Machine unlearning is emerging as a critical area in the field of AI, especially with the increasing complexity and data dependencies of deep learning models. The crux of the issue revolves around the need to "forget" specific training data when required by ethical, legal, or technical considerations. The paper we're looking at advocates for a relaxed definition of unlearning, particularly outside the privacy protection context. Instead, it focuses on scenarios where data owners revoke their permission to use their data for training purposes. This approach introduces "transfer unlearning," which tackles unlearning in transfer learning settings.

What is Transfer Unlearning?

Transfer learning is a widely used technique that involves adapting a pre-trained model on one dataset to work on another, potentially different, dataset. The efficiency this method brings saves significant computational resources and often boosts performance on tasks with limited training data. However, things get tricky when some of the data in the target dataset is "non-static," meaning permission to use it can be revoked.

Transfer unlearning seeks to handle this problem by allowing us to unlearn non-static data efficiently without compromising the utility of the model. The proposed method involves using an auxiliary static dataset to select relevant examples. These examples replace the non-static data points that may need to be unlearned in the future, effectively preempting any future unlearning requests.

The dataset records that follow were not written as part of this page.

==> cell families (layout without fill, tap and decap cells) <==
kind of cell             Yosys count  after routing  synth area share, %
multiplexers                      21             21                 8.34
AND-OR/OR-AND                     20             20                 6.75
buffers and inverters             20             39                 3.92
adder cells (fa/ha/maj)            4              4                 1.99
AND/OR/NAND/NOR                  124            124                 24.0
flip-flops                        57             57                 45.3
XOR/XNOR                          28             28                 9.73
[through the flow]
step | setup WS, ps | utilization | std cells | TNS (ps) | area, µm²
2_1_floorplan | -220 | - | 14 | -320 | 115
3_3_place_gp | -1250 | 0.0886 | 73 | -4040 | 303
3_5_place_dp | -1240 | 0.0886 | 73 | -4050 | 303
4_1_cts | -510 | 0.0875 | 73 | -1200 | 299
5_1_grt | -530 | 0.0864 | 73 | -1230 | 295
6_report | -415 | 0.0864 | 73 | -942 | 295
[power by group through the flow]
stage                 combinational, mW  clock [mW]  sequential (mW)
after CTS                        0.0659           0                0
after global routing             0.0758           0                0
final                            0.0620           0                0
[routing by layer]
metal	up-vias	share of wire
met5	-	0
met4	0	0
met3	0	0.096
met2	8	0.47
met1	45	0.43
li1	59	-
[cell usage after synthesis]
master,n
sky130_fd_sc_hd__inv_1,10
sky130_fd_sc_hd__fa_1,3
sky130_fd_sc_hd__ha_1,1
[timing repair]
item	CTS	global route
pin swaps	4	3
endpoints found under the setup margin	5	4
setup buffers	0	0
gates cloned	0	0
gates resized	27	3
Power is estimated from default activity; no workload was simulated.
==> flow/design.v <==
module cl_adder_w_cin #(
    parameter Width = 4
) (
    input [Width-1 : 0] a_i,
    input [Width-1 : 0] b_i,
    input carry_i,
    output [Width-1 : 0] result_o,
    output carry_o
);
  genvar width_c;
  wire [Width-1 : 0] gen_carry;
  wire [Width-1 : 0] prop_carry;
  assign gen_carry  = a_i & b_i;
  assign prop_carry = a_i | b_i;
  wire [Width : 0] has_carry;
  assign has_carry[0] = carry_i;
  assign carry_o = has_carry[Width];
  generate
    for (width_c = 0; width_c < Width; width_c = width_c + 1) begin : g_adder
      assign result_o[width_c] = a_i[width_c] ^ b_i[width_c] ^ has_carry[width_c];
      assign has_carry[width_c+1] = gen_carry[width_c] | (has_carry[width_c] & prop_carry[width_c]);
    end
  endgenerate
endmodule
==> flow/run.sh <==
#!/bin/bash
# OpenROAD 26Q1-2900-gdf79404cd8, Yosys 0.63+post, stock flow scripts
make -C /OpenROAD-flow-scripts/flow DESIGN_CONFIG=/design/flow/config.mk WORK_HOME=/design/flow/orfs finish
==> flow/config.mk <==
export PLATFORM = sky130hd
export DESIGN_NAME = cl_adder_w_cin
export DESIGN_NICKNAME = cl_adder_w_cin
export VERILOG_FILES = /design/flow/design.v
export SDC_FILE = /design/flow/constraint.sdc
export NUM_CORES = 4
export LEC_CHECK = 1
export CORE_AREA = 10 10 70 70
export DIE_AREA = 0 0 80 80
==> flow/constraint.sdc <==
current_design cl_adder_w_cin

set clk_period 2.8
set clk_io_pct 0.2

create_clock -name clk0 -period $clk_period

set non_clock_inputs [all_inputs -no_clocks]
set_input_delay [expr $clk_period * $clk_io_pct] -clock clk0 $non_clock_inputs
set_output_delay [expr $clk_period * $clk_io_pct] -clock clk0 [all_outputs]
==> metrics.cfg <==
[sta]
setup_slack_ps=-28.9
worst_pin_slew_ps=97.0
setup_viol=1
max_freq_ghz=0.353
drv_slew=0
grt_setup_unrepaired=true
fin_crit_ps=2830
slew_headroom=0.935
hold_viol=0
fin_crit_sh=1.01

[critical_path]
critPathKind=input pin to output port
worstPathRequired_ps=2240
startpoint_type=input pin
arrival_ps=2270
cp-end-kind=output port
crit_fanout=1

[global_routing]
grt_pass1_vias=153
antenna_found_initial=0
grt_usage=0.0141
grt_pass1_wl_um=731
grt_max_degree=2
gr-total-overflow=0

[floorplan]
die_width_um=80
rows=21
die_area_um2=6400
fp.dieH_um=80
io-pin-count=14
fp-utilization=0.0344
coreArea_um2=3420

[synth]
postSynthSeqShare=0
yosys.cell_types.count=2
synthCells=14
syn_area_per_cell_um2=8.40
yosys_warnings=0
syn_area_um2=118
yosys-stat-area_um2=118
yosys_cells=14

[drt]
dr.pass1.iters=2
post-route-drc-count=0
top_layer_used=met3
met1_length_um=240
routed_via_density=1.70
drtIter0Drc=1
drtAntennaViolNets=0
antenna_cells=0
dr_wl_met3_um=111
vias=126
avgRoutedWirePerCell_um=6.30
wl_um=466
dr_wl_met2_um=115

[hold_path]
hold_path.class=input pin to output port

[pwr]
finalPower_w=0.0000487
ir_worst_vdd_mv=0.0431
leakage_nw=0.137
powerDensity_nw_per_um2=158

[status]
status=finished with violations
violations=setup timing

[layout]
final_cells=74
nClkBuffers=0
ff_latch_area_um2=0
final_cell_mix=clkdlybuf4s50_1 (6), inv_1 (5), inv_2 (5)
drive_gt1_frac=0.500
synthToLayoutAreaGrowth_pct=163
ff_count=0
final_common_cell=clkdlybuf4s50_1

[place]
hpwlAfterDp_um=445
portBuffers=14
dp_cells=74
globalplace.congestion=0.814

[flow_run]
warnings=34
drv_cap=0

[cts]
postCtsSetupRepairBufs=0

==> repair_timing <==
action / CTS / global route
hold buffers: 0 / 0
hold endpoints to repair: 0 / 0
gates resized: 31 / 1
cloned: 0 / 0
setup endpoints to repair: 4 / 1
pin swaps: 4 / 4
`design/flow/design.v`:
```
module RegFile(
    input clk,
    input rst_bar,
    input [2:0] reg1,
    input [2:0] reg2,
    input [2:0] regw,
    input we, 
    input [15:0] regw_value,
    output [15:0] reg1_value,
    output [15:0] reg2_value
);
reg [15:0] mem[7:0];     
assign reg1_value = mem[$unsigned(reg1)];
assign reg2_value = mem[$unsigned(reg2)];
integer i;
always @(posedge clk or negedge rst_bar) begin
    if(rst_bar == 1'b0) begin
        for (i=0; i<16; i=i+1) begin
            mem[i][15:0] <= 0;
        end
    end
    else if (we == 1'b1) begin
        mem[$unsigned(regw)] <= regw_value;
    end
end
endmodule
```
`design/flow/run.sh`:
```
#!/bin/bash
# OpenROAD 26Q1-2900-gdf79404cd8, Yosys 0.63+post, stock flow scripts
make -C /OpenROAD-flow-scripts/flow DESIGN_CONFIG=/design/flow/config.mk WORK_HOME=/design/flow/orfs finish
```
`design/flow/config.mk`:
```
export PLATFORM = sky130hd
export DESIGN_NAME = RegFile
export DESIGN_NICKNAME = RegFile
export VERILOG_FILES = /design/flow/design.v
export SDC_FILE = /design/flow/constraint.sdc
export NUM_CORES = 4
export LEC_CHECK = 1
export CORE_UTILIZATION = 50
```
`design/flow/constraint.sdc`:
```
current_design RegFile

set clk_period 4.5
set clk_io_pct 0.2

create_clock -name clk0 -period $clk_period [get_ports {clk}]

set non_clock_inputs [all_inputs -no_clocks]
set_input_delay [expr $clk_period * $clk_io_pct] -clock clk0 $non_clock_inputs
set_output_delay [expr $clk_period * $clk_io_pct] -clock clk0 [all_outputs]
```
==> impl_metrics.env <==
# implementation run metrics
export IMPL_netlist_area_um2=7038
export IMPL_cts_buffers_inserted=17
export IMPL_synthDistinctLibCells=47
export IMPL_postRouteAntennaNets=0
export IMPL_post_cts_buffers=0
export IMPL_reg_top3="mem (128)"
export IMPL_antenna_found_initial=0
export IMPL_top_register="mem"
export IMPL_ys_area_um2=7038
export IMPL_ys_cells=570
export IMPL_synthAoiAreaFrac=0.1106
export IMPL_synth_main_ff_cell="dfrtp_1"
export IMPL_dieWidth_um=120.6
export IMPL_p_seq_frac=0.415
export IMPL_rows=42
export IMPL_drt_iter0_drc=318
export IMPL_p_per_area_nw_per_um2=456.5
export IMPL_drv_cap=0
export IMPL_post_cts_resized=0
export IMPL_cp_required_ns=3.60
export IMPL_min_path_type="input pin to async pin"
export IMPL_clock_fmax_mhz=245.1
export IMPL_cts_tree="yes"
export IMPL_dieArea_um2=14550
export IMPL_dpl_hpwl_um=12000
export IMPL_h_tree_depth=4
export IMPL_dr_pass1_iters=5
export IMPL_yosys_area_share_simple=0.08640
export IMPL_hold_viol_final=0
export IMPL_final_common_cell="mux2_2"
export IMPL_gr_total_overflow=0
export IMPL_synth_cells=570
export IMPL_die_h_um=120.6
export IMPL_yosysWarnings=2
export IMPL_fin_setup_tns_ns=0
export IMPL_r2r_setup_slack_ns=3.71
export IMPL_drive_gt1_frac=0.3395
export IMPL_cp_arrival_ns=3.18
export IMPL_cts_hold_buffers_added=0
export IMPL_slew_headroom=0.4100
export IMPL_p_sw_frac=0.2621
export IMPL_ys_sh_mux=0.3070
export IMPL_largest_register_ffs=128
export IMPL_seq_area_um2=3203
export IMPL_setup_viol=0
export IMPL_initial_core_util=0.5211
export IMPL_rsz0062_at_grt="false"
export IMPL_syn_area_per_cell_um2=12.35
export IMPL_yosysSeqAreaShare=0.4551
export IMPL_worst_slack_ns=0.4197
export IMPL_vias=5151
export IMPL_reg2regPathDepth=1
export IMPL_yosys_area_share_xor_xnor=0
export IMPL_drc=0
export IMPL_grt_pass1_wl_um=30100
export IMPL_n_fill_cell=1040
export IMPL_most_common_layout_cells="139 x mux2_2, 128 x dfrtp_1, 56 x clkdlybuf4s50_1, 55 x mux2i_1, 33 x buf_4"
export IMPL_ys_sh_adder=0
export IMPL_port_buffer_count=59
export IMPL_p_int_mw=2.858
export IMPL_cellLeakagePower_nw=3.556
export IMPL_comb_area_um2=3547
export IMPL_clkLatencyLatePin_ns=0.41
export IMPL_critPathCaptureType="output port"
export IMPL_reg2reg_to="mem[6][2]"
export IMPL_cp_start_kind="input pin"
export IMPL_period_needed_ns=4.080
export IMPL_p_sw_mw=1.015
export IMPL_rr_startpoint="mem[6][2]"
export IMPL_cts_sinks=128
export IMPL_cts_clk_slew_worst_paths_ns=0.05
export IMPL_status="complete, no violations"
export IMPL_wirelength_um=19030
export IMPL_post_route_period_util=0.9067
export IMPL_cts_buffer_depth=2
export IMPL_place_ws_ns=0.4287
export IMPL_gp_congestion=0.8617
export IMPL_crit_fanout=8
export IMPL_peakVddDrop_uv=359.8
export IMPL_io_pins=60
export IMPL_vias_per_cell=6.251
export IMPL_ys_seq_elements=128
export IMPL_log_warning_count=26
export IMPL_grt_pass1_vias=5142
export IMPL_grt_max_degree=78
export IMPL_skew_ns=0
export IMPL_p_comb_frac=0.213
export IMPL_edf_count=0
export IMPL_topCombFamilyByArea="multiplexers"
export IMPL_routedWlPerCell_um=23.09
export IMPL_fp_coreArea_um2=13510
export IMPL_worst_pin_slew_ns=0.8818
export IMPL_root_buffer="clkbuf_16"
export IMPL_p_clk_frac=0.372
export IMPL_setup_worst_path_class="input pin to output port"
export IMPL_grt_use_total=0.2906
export IMPL_n_antenna_cell=0
export IMPL_synthToLayoutAreaGrowth_pct=20.55
export IMPL_async_flop_share=1.000
export IMPL_slew_violations=0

The Proposed Method: Data Selection and Transfer Learning

The paper introduces a novel approach using a selection mechanism that picks relevant examples from an auxiliary "static" dataset. Here’s how it works:

1. Data Selection: The method computes the similarity between each non-static data point and the candidates in the static dataset, using a pre-trained model's embedding space. This forms an average similarity score, and the top examples are selected to replace the non-static data.
2. Transfer Learning: The selected examples are then used to fine-tune the pre-trained model. Notably, this means that the non-static data is never directly used for training, bypassing the need for expensive future unlearning.

Performance and Results

The proposed method was evaluated on nine diverse datasets, treating ImageNet as the source dataset. Here are some highlights from the results:

• When the entirety of the target dataset was non-static, the proposed method significantly outperformed a random selection of examples from the auxiliary dataset. In some cases, it even approached the upper bound of performance that would be achieved if no unlearning were required.
• When a portion of the target data was static, the method still outperformed the gold standard of exact unlearning (fine-tuning only with the static portion) in several cases, especially when the static set was small.
• Factors such as "domain affinity" between the auxiliary and the target dataset played a significant role in the success of the method. Higher domain affinity translated into better performance.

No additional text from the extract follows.